*EXTRACTED MATERIAL:*
File: src/rtl/core/set_assoc_lru_cache_tags_top_assert.svh
// assertion macros for the cache tag store
// used by the back end; no other dependencies
`ifndef SET_ASSOC_LRU_CACHE_TAGS_TOP_ASSERT_SVH
`define SET_ASSOC_LRU_CACHE_TAGS_TOP_ASSERT_SVH
`ifndef SYNTH
`define SALC_ASSERT_IMP(label, clk, rst, a, c, msg) \
  label: assert property (@(posedge clk) disable iff (rst) (a) |-> (c)) else $error(msg);
`define SALC_ASSERT_NXT(label, clk, rst, a, c, msg) \
  label: assert property (@(posedge clk) disable iff (rst) (a) |=> (c)) else $error(msg);
`else
`define SALC_ASSERT_IMP(label, clk, rst, a, c, msg)
`define SALC_ASSERT_NXT(label, clk, rst, a, c, msg)
`endif
`endif

File: src/rtl/core/salc_pkg.sv
// shared types and constants for the cache tag store
// no dependencies
`default_nettype none
package salc_pkg;
  localparam int NUM_WAYS_DEF = 2;
  localparam int MAX_SETS_DEF = 256;
  localparam int ADDRESS_BITS_DEF = 48;
  localparam int CNT_W = 48;
  localparam int TAG_W = 48;
  localparam logic [CNT_W-1:0] CNT_MAX = '1;

  localparam logic [1:0] ACT_READ  = 2'd0;
  localparam logic [1:0] ACT_WRITE = 2'd1;
  localparam logic [1:0] ACT_QUERY = 2'd2;

  localparam logic [3:0] SEL_ACCESS = 4'd0;
  localparam logic [3:0] SEL_MISS   = 4'd1;
  localparam logic [3:0] SEL_CHIT   = 4'd2;
  localparam logic [3:0] SEL_DHIT   = 4'd3;
  localparam logic [3:0] SEL_CREPL  = 4'd4;
  localparam logic [3:0] SEL_DREPL  = 4'd5;
  localparam logic [3:0] SEL_WB     = 4'd6;
  localparam logic [3:0] SEL_POS    = 4'd7;

  localparam logic [0:0] REG_OFFSET = 1'd0;
  localparam logic [0:0] REG_INDEX  = 1'd1;

  function automatic logic [CNT_W-1:0] sat_inc(input logic [CNT_W-1:0] c);
    return (c == CNT_MAX) ? c : c + CNT_W'(1);
  endfunction
endpackage
`default_nettype wire

File: src/rtl/core/salc_front.sv
// front end: splits address into set and tag, queues classified requests
// depends on salc_pkg
`default_nettype none
module salc_front import salc_pkg::*; #(
  parameter int MAX_SETS = MAX_SETS_DEF,
  parameter int ADDRESS_BITS = ADDRESS_BITS_DEF,
  parameter int SET_W = (MAX_SETS > 1) ? $clog2(MAX_SETS) : 1
) (
  input  wire logic clk,
  input  wire logic rst,
  input  wire logic push,
  output logic full,
  input  wire logic [1:0] action,
  input  wire logic [ADDRESS_BITS-1:0] address,
  input  wire logic [3:0] counter_select,
  input  wire logic [3:0] ofs_count,
  input  wire logic [3:0] idx_count,
  output logic q_valid,
  input  wire logic q_take,
  output logic [1:0] q_action,
  output logic [SET_W-1:0] q_set,
  output logic [TAG_W-1:0] q_tag,
  output logic [3:0] q_sel
);
  localparam int MAXIB = $clog2(MAX_SETS + 1) - 1;
  localparam int DEPTH = 2;
  logic [1:0] f_act [DEPTH];
  logic [SET_W-1:0] f_set [DEPTH];
  logic [TAG_W-1:0] f_tag [DEPTH];
  logic [3:0] f_sel [DEPTH];
  logic wr_ptr, rd_ptr;
  logic [1:0] count;
  logic [4:0] ib;
  logic [63:0] shifted, tag_full;
  logic [SET_W-1:0] set_val;

  always_comb begin
    ib = (idx_count > 4'(MAXIB)) ? 5'(MAXIB) : {1'b0, idx_count};
    shifted = 64'(address) >> ofs_count;
    set_val = SET_W'(shifted & ((64'd1 << ib) - 64'd1));
    tag_full = shifted >> ib;
  end

  assign full = (count == 2'(DEPTH));
  assign q_valid = (count != 2'd0);
  assign q_action = f_act[rd_ptr];
  assign q_set = f_set[rd_ptr];
  assign q_tag = f_tag[rd_ptr];
  assign q_sel = f_sel[rd_ptr];

  always_ff @(posedge clk) begin
    if (push && !full) begin
      f_act[wr_ptr] <= action;
      f_set[wr_ptr] <= set_val;
      f_tag[wr_ptr] <= tag_full[TAG_W-1:0];
      f_sel[wr_ptr] <= counter_select;
    end
    if (rst) begin
      wr_ptr <= 1'b0;
      rd_ptr <= 1'b0;
      count <= 2'd0;
    end else begin
      if (push && !full) wr_ptr <= ~wr_ptr;
      if (q_take && q_valid) rd_ptr <= ~rd_ptr;
      count <= count + 2'(push && !full) - 2'(q_take && q_valid);
    end
  end
endmodule
`default_nettype wire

*TASK GOAL:*
The material shown above is to be retyped in full, without alteration.

*SOLUTION TO THIS PROBLEM:*
File: src/rtl/core/set_assoc_lru_cache_tags_top_assert.svh
// assertion macros for the cache tag store
// used by the back end; no other dependencies
`ifndef SET_ASSOC_LRU_CACHE_TAGS_TOP_ASSERT_SVH
`define SET_ASSOC_LRU_CACHE_TAGS_TOP_ASSERT_SVH
`ifndef SYNTH
`define SALC_ASSERT_IMP(label, clk, rst, a, c, msg) \
  label: assert property (@(posedge clk) disable iff (rst) (a) |-> (c)) else $error(msg);
`define SALC_ASSERT_NXT(label, clk, rst, a, c, msg) \
  label: assert property (@(posedge clk) disable iff (rst) (a) |=> (c)) else $error(msg);
`else
`define SALC_ASSERT_IMP(label, clk, rst, a, c, msg)
`define SALC_ASSERT_NXT(label, clk, rst, a, c, msg)
`endif
`endif

File: src/rtl/core/salc_pkg.sv
// shared types and constants for the cache tag store
// no dependencies
`default_nettype none
package salc_pkg;
  localparam int NUM_WAYS_DEF = 2;
  localparam int MAX_SETS_DEF = 256;
  localparam int ADDRESS_BITS_DEF = 48;
  localparam int CNT_W = 48;
  localparam int TAG_W = 48;
  localparam logic [CNT_W-1:0] CNT_MAX = '1;

  localparam logic [1:0] ACT_READ  = 2'd0;
  localparam logic [1:0] ACT_WRITE = 2'd1;
  localparam logic [1:0] ACT_QUERY = 2'd2;

  localparam logic [3:0] SEL_ACCESS = 4'd0;
  localparam logic [3:0] SEL_MISS   = 4'd1;
  localparam logic [3:0] SEL_CHIT   = 4'd2;
  localparam logic [3:0] SEL_DHIT   = 4'd3;
  localparam logic [3:0] SEL_CREPL  = 4'd4;
  localparam logic [3:0] SEL_DREPL  = 4'd5;
  localparam logic [3:0] SEL_WB     = 4'd6;
  localparam logic [3:0] SEL_POS    = 4'd7;

  localparam logic [0:0] REG_OFFSET = 1'd0;
  localparam logic [0:0] REG_INDEX  = 1'd1;

  function automatic logic [CNT_W-1:0] sat_inc(input logic [CNT_W-1:0] c);
    return (c == CNT_MAX) ? c : c + CNT_W'(1);
  endfunction
endpackage
`default_nettype wire

File: src/rtl/core/salc_front.sv
// front end: splits address into set and tag, queues classified requests
// depends on salc_pkg
`default_nettype none
module salc_front import salc_pkg::*; #(
  parameter int MAX_SETS = MAX_SETS_DEF,
  parameter int ADDRESS_BITS = ADDRESS_BITS_DEF,
  parameter int SET_W = (MAX_SETS > 1) ? $clog2(MAX_SETS) : 1
) (
  input  wire logic clk,
  input  wire logic rst,
  input  wire logic push,
  output logic full,
  input  wire logic [1:0] action,
  input  wire logic [ADDRESS_BITS-1:0] address,
  input  wire logic [3:0] counter_select,
  input  wire logic [3:0] ofs_count,
  input  wire logic [3:0] idx_count,
  output logic q_valid,
  input  wire logic q_take,
  output logic [1:0] q_action,
  output logic [SET_W-1:0] q_set,
  output logic [TAG_W-1:0] q_tag,
  output logic [3:0] q_sel
);
  localparam int MAXIB = $clog2(MAX_SETS + 1) - 1;
  localparam int DEPTH = 2;
  logic [1:0] f_act [DEPTH];
  logic [SET_W-1:0] f_set [DEPTH];
  logic [TAG_W-1:0] f_tag [DEPTH];
  logic [3:0] f_sel [DEPTH];
  logic wr_ptr, rd_ptr;
  logic [1:0] count;
  logic [4:0] ib;
  logic [63:0] shifted, tag_full;
  logic [SET_W-1:0] set_val;

  always_comb begin
    ib = (idx_count > 4'(MAXIB)) ? 5'(MAXIB) : {1'b0, idx_count};
    shifted = 64'(address) >> ofs_count;
    set_val = SET_W'(shifted & ((64'd1 << ib) - 64'd1));
    tag_full = shifted >> ib;
  end

  assign full = (count == 2'(DEPTH));
  assign q_valid = (count != 2'd0);
  assign q_action = f_act[rd_ptr];
  assign q_set = f_set[rd_ptr];
  assign q_tag = f_tag[rd_ptr];
  assign q_sel = f_sel[rd_ptr];

  always_ff @(posedge clk) begin
    if (push && !full) begin
      f_act[wr_ptr] <= action;
      f_set[wr_ptr] <= set_val;
      f_tag[wr_ptr] <= tag_full[TAG_W-1:0];
      f_sel[wr_ptr] <= counter_select;
    end
    if (rst) begin
      wr_ptr <= 1'b0;
      rd_ptr <= 1'b0;
      count <= 2'd0;
    end else begin
      if (push && !full) wr_ptr <= ~wr_ptr;
      if (q_take && q_valid) rd_ptr <= ~rd_ptr;
      count <= count + 2'(push && !full) - 2'(q_take && q_valid);
    end
  end
endmodule
`default_nettype wire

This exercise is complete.